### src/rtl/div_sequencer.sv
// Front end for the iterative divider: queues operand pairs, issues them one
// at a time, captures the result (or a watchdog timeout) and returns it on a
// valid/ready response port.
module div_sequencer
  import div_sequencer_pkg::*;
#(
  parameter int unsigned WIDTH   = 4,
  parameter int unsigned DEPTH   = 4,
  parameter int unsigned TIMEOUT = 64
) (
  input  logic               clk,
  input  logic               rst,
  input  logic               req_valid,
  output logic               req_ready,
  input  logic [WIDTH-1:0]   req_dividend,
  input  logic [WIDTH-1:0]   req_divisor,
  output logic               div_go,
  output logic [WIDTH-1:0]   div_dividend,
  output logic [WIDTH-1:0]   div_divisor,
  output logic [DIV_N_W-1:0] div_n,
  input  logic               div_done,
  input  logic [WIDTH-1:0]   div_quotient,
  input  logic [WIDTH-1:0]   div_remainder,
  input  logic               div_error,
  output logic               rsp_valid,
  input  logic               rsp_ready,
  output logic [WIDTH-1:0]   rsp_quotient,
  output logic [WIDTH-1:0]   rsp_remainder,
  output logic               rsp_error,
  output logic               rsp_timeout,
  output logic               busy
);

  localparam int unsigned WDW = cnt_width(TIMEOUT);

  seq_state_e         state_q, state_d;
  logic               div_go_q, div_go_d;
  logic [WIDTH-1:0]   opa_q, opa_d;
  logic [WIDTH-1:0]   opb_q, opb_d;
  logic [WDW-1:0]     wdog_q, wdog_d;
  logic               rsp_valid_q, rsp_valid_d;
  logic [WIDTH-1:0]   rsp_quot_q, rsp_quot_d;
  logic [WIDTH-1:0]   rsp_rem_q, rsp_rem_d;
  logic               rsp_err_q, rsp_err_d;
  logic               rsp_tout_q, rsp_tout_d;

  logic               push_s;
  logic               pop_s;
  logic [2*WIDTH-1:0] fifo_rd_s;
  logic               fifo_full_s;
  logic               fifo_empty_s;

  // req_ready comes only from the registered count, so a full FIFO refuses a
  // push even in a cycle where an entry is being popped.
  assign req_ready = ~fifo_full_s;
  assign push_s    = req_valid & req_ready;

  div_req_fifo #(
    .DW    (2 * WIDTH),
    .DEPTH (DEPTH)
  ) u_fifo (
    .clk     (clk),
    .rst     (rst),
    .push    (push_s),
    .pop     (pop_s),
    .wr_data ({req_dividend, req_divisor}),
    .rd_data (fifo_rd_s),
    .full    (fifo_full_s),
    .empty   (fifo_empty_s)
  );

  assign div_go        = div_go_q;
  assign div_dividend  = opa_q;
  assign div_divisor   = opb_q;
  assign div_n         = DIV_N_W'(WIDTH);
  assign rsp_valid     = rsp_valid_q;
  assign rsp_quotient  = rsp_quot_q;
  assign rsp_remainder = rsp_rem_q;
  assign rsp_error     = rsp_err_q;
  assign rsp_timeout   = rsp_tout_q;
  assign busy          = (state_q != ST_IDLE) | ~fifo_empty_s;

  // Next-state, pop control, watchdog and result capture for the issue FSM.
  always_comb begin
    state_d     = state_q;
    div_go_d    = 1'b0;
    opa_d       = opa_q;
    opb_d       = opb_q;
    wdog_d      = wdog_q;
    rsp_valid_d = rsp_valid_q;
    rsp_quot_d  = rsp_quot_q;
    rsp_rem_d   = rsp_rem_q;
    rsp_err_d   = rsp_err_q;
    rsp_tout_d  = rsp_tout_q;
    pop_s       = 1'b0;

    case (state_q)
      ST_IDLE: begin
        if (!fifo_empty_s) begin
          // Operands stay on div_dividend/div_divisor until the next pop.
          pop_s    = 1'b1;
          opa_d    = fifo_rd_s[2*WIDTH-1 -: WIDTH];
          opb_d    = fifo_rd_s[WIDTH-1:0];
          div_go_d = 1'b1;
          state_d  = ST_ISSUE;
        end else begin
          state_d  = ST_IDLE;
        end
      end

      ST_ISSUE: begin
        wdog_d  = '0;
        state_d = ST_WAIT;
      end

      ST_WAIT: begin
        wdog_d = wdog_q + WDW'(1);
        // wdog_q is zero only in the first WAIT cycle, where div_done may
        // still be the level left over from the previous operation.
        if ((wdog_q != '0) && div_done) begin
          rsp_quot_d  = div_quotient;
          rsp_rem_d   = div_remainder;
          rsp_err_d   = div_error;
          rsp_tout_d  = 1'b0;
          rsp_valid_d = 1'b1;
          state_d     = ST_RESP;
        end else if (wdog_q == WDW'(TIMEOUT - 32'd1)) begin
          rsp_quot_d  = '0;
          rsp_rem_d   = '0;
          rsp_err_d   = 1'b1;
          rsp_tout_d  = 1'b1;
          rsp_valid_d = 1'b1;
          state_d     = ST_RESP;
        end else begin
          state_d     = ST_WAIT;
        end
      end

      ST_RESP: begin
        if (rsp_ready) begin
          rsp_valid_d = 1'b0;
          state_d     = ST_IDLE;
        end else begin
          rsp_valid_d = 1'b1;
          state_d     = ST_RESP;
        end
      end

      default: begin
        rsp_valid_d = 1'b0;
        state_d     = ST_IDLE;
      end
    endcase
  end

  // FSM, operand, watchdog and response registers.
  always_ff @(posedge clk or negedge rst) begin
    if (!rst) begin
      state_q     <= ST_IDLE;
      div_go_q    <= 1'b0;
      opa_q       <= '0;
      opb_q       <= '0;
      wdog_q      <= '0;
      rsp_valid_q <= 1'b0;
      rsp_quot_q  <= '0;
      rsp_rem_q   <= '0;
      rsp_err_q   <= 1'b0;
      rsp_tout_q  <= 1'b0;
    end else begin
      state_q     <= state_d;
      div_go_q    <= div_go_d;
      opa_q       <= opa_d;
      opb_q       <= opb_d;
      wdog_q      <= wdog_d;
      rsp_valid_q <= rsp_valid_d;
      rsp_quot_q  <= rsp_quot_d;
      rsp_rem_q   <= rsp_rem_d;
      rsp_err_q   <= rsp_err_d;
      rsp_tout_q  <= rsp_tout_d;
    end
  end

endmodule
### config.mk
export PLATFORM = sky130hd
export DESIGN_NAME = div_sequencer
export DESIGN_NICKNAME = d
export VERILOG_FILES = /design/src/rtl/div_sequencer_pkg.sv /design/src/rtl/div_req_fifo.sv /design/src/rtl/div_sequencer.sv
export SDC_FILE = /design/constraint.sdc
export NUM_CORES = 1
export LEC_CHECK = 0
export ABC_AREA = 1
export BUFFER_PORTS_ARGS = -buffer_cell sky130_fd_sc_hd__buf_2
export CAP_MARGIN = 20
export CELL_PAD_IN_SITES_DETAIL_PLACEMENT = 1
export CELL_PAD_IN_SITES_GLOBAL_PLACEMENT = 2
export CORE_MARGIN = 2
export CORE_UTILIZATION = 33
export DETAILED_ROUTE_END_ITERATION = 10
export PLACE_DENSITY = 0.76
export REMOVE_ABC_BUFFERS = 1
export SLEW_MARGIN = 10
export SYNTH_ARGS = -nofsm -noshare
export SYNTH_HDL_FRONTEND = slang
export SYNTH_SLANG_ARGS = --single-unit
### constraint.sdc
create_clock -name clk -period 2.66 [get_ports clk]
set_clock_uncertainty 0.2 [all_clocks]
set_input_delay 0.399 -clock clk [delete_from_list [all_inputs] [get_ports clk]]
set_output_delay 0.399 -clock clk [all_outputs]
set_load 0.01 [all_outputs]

---*---

**What the task asks**
Nothing may be left out. Copy each line of the listing exactly.

**Written reply**
### src/rtl/div_sequencer.sv
// Front end for the iterative divider: queues operand pairs, issues them one
// at a time, captures the result (or a watchdog timeout) and returns it on a
// valid/ready response port.
module div_sequencer
  import div_sequencer_pkg::*;
#(
  parameter int unsigned WIDTH   = 4,
  parameter int unsigned DEPTH   = 4,
  parameter int unsigned TIMEOUT = 64
) (
  input  logic               clk,
  input  logic               rst,
  input  logic               req_valid,
  output logic               req_ready,
  input  logic [WIDTH-1:0]   req_dividend,
  input  logic [WIDTH-1:0]   req_divisor,
  output logic               div_go,
  output logic [WIDTH-1:0]   div_dividend,
  output logic [WIDTH-1:0]   div_divisor,
  output logic [DIV_N_W-1:0] div_n,
  input  logic               div_done,
  input  logic [WIDTH-1:0]   div_quotient,
  input  logic [WIDTH-1:0]   div_remainder,
  input  logic               div_error,
  output logic               rsp_valid,
  input  logic               rsp_ready,
  output logic [WIDTH-1:0]   rsp_quotient,
  output logic [WIDTH-1:0]   rsp_remainder,
  output logic               rsp_error,
  output logic               rsp_timeout,
  output logic               busy
);

  localparam int unsigned WDW = cnt_width(TIMEOUT);

  seq_state_e         state_q, state_d;
  logic               div_go_q, div_go_d;
  logic [WIDTH-1:0]   opa_q, opa_d;
  logic [WIDTH-1:0]   opb_q, opb_d;
  logic [WDW-1:0]     wdog_q, wdog_d;
  logic               rsp_valid_q, rsp_valid_d;
  logic [WIDTH-1:0]   rsp_quot_q, rsp_quot_d;
  logic [WIDTH-1:0]   rsp_rem_q, rsp_rem_d;
  logic               rsp_err_q, rsp_err_d;
  logic               rsp_tout_q, rsp_tout_d;

  logic               push_s;
  logic               pop_s;
  logic [2*WIDTH-1:0] fifo_rd_s;
  logic               fifo_full_s;
  logic               fifo_empty_s;

  // req_ready comes only from the registered count, so a full FIFO refuses a
  // push even in a cycle where an entry is being popped.
  assign req_ready = ~fifo_full_s;
  assign push_s    = req_valid & req_ready;

  div_req_fifo #(
    .DW    (2 * WIDTH),
    .DEPTH (DEPTH)
  ) u_fifo (
    .clk     (clk),
    .rst     (rst),
    .push    (push_s),
    .pop     (pop_s),
    .wr_data ({req_dividend, req_divisor}),
    .rd_data (fifo_rd_s),
    .full    (fifo_full_s),
    .empty   (fifo_empty_s)
  );

  assign div_go        = div_go_q;
  assign div_dividend  = opa_q;
  assign div_divisor   = opb_q;
  assign div_n         = DIV_N_W'(WIDTH);
  assign rsp_valid     = rsp_valid_q;
  assign rsp_quotient  = rsp_quot_q;
  assign rsp_remainder = rsp_rem_q;
  assign rsp_error     = rsp_err_q;
  assign rsp_timeout   = rsp_tout_q;
  assign busy          = (state_q != ST_IDLE) | ~fifo_empty_s;

  // Next-state, pop control, watchdog and result capture for the issue FSM.
  always_comb begin
    state_d     = state_q;
    div_go_d    = 1'b0;
    opa_d       = opa_q;
    opb_d       = opb_q;
    wdog_d      = wdog_q;
    rsp_valid_d = rsp_valid_q;
    rsp_quot_d  = rsp_quot_q;
    rsp_rem_d   = rsp_rem_q;
    rsp_err_d   = rsp_err_q;
    rsp_tout_d  = rsp_tout_q;
    pop_s       = 1'b0;

    case (state_q)
      ST_IDLE: begin
        if (!fifo_empty_s) begin
          // Operands stay on div_dividend/div_divisor until the next pop.
          pop_s    = 1'b1;
          opa_d    = fifo_rd_s[2*WIDTH-1 -: WIDTH];
          opb_d    = fifo_rd_s[WIDTH-1:0];
          div_go_d = 1'b1;
          state_d  = ST_ISSUE;
        end else begin
          state_d  = ST_IDLE;
        end
      end

      ST_ISSUE: begin
        wdog_d  = '0;
        state_d = ST_WAIT;
      end

      ST_WAIT: begin
        wdog_d = wdog_q + WDW'(1);
        // wdog_q is zero only in the first WAIT cycle, where div_done may
        // still be the level left over from the previous operation.
        if ((wdog_q != '0) && div_done) begin
          rsp_quot_d  = div_quotient;
          rsp_rem_d   = div_remainder;
          rsp_err_d   = div_error;
          rsp_tout_d  = 1'b0;
          rsp_valid_d = 1'b1;
          state_d     = ST_RESP;
        end else if (wdog_q == WDW'(TIMEOUT - 32'd1)) begin
          rsp_quot_d  = '0;
          rsp_rem_d   = '0;
          rsp_err_d   = 1'b1;
          rsp_tout_d  = 1'b1;
          rsp_valid_d = 1'b1;
          state_d     = ST_RESP;
        end else begin
          state_d     = ST_WAIT;
        end
      end

      ST_RESP: begin
        if (rsp_ready) begin
          rsp_valid_d = 1'b0;
          state_d     = ST_IDLE;
        end else begin
          rsp_valid_d = 1'b1;
          state_d     = ST_RESP;
        end
      end

      default: begin
        rsp_valid_d = 1'b0;
        state_d     = ST_IDLE;
      end
    endcase
  end

  // FSM, operand, watchdog and response registers.
  always_ff @(posedge clk or negedge rst) begin
    if (!rst) begin
      state_q     <= ST_IDLE;
      div_go_q    <= 1'b0;
      opa_q       <= '0;
      opb_q       <= '0;
      wdog_q      <= '0;
      rsp_valid_q <= 1'b0;
      rsp_quot_q  <= '0;
      rsp_rem_q   <= '0;
      rsp_err_q   <= 1'b0;
      rsp_tout_q  <= 1'b0;
    end else begin
      state_q     <= state_d;
      div_go_q    <= div_go_d;
      opa_q       <= opa_d;
      opb_q       <= opb_d;
      wdog_q      <= wdog_d;
      rsp_valid_q <= rsp_valid_d;
      rsp_quot_q  <= rsp_quot_d;
      rsp_rem_q   <= rsp_rem_d;
      rsp_err_q   <= rsp_err_d;
      rsp_tout_q  <= rsp_tout_d;
    end
  end

endmodule
### config.mk
export PLATFORM = sky130hd
export DESIGN_NAME = div_sequencer
export DESIGN_NICKNAME = d
export VERILOG_FILES = /design/src/rtl/div_sequencer_pkg.sv /design/src/rtl/div_req_fifo.sv /design/src/rtl/div_sequencer.sv
export SDC_FILE = /design/constraint.sdc
export NUM_CORES = 1
export LEC_CHECK = 0
export ABC_AREA = 1
export BUFFER_PORTS_ARGS = -buffer_cell sky130_fd_sc_hd__buf_2
export CAP_MARGIN = 20
export CELL_PAD_IN_SITES_DETAIL_PLACEMENT = 1
export CELL_PAD_IN_SITES_GLOBAL_PLACEMENT = 2
export CORE_MARGIN = 2
export CORE_UTILIZATION = 33
export DETAILED_ROUTE_END_ITERATION = 10
export PLACE_DENSITY = 0.76
export REMOVE_ABC_BUFFERS = 1
export SLEW_MARGIN = 10
export SYNTH_ARGS = -nofsm -noshare
export SYNTH_HDL_FRONTEND = slang
export SYNTH_SLANG_ARGS = --single-unit
### constraint.sdc
create_clock -name clk -period 2.66 [get_ports clk]
set_clock_uncertainty 0.2 [all_clocks]
set_input_delay 0.399 -clock clk [delete_from_list [all_inputs] [get_ports clk]]
set_output_delay 0.399 -clock clk [all_outputs]
set_load 0.01 [all_outputs]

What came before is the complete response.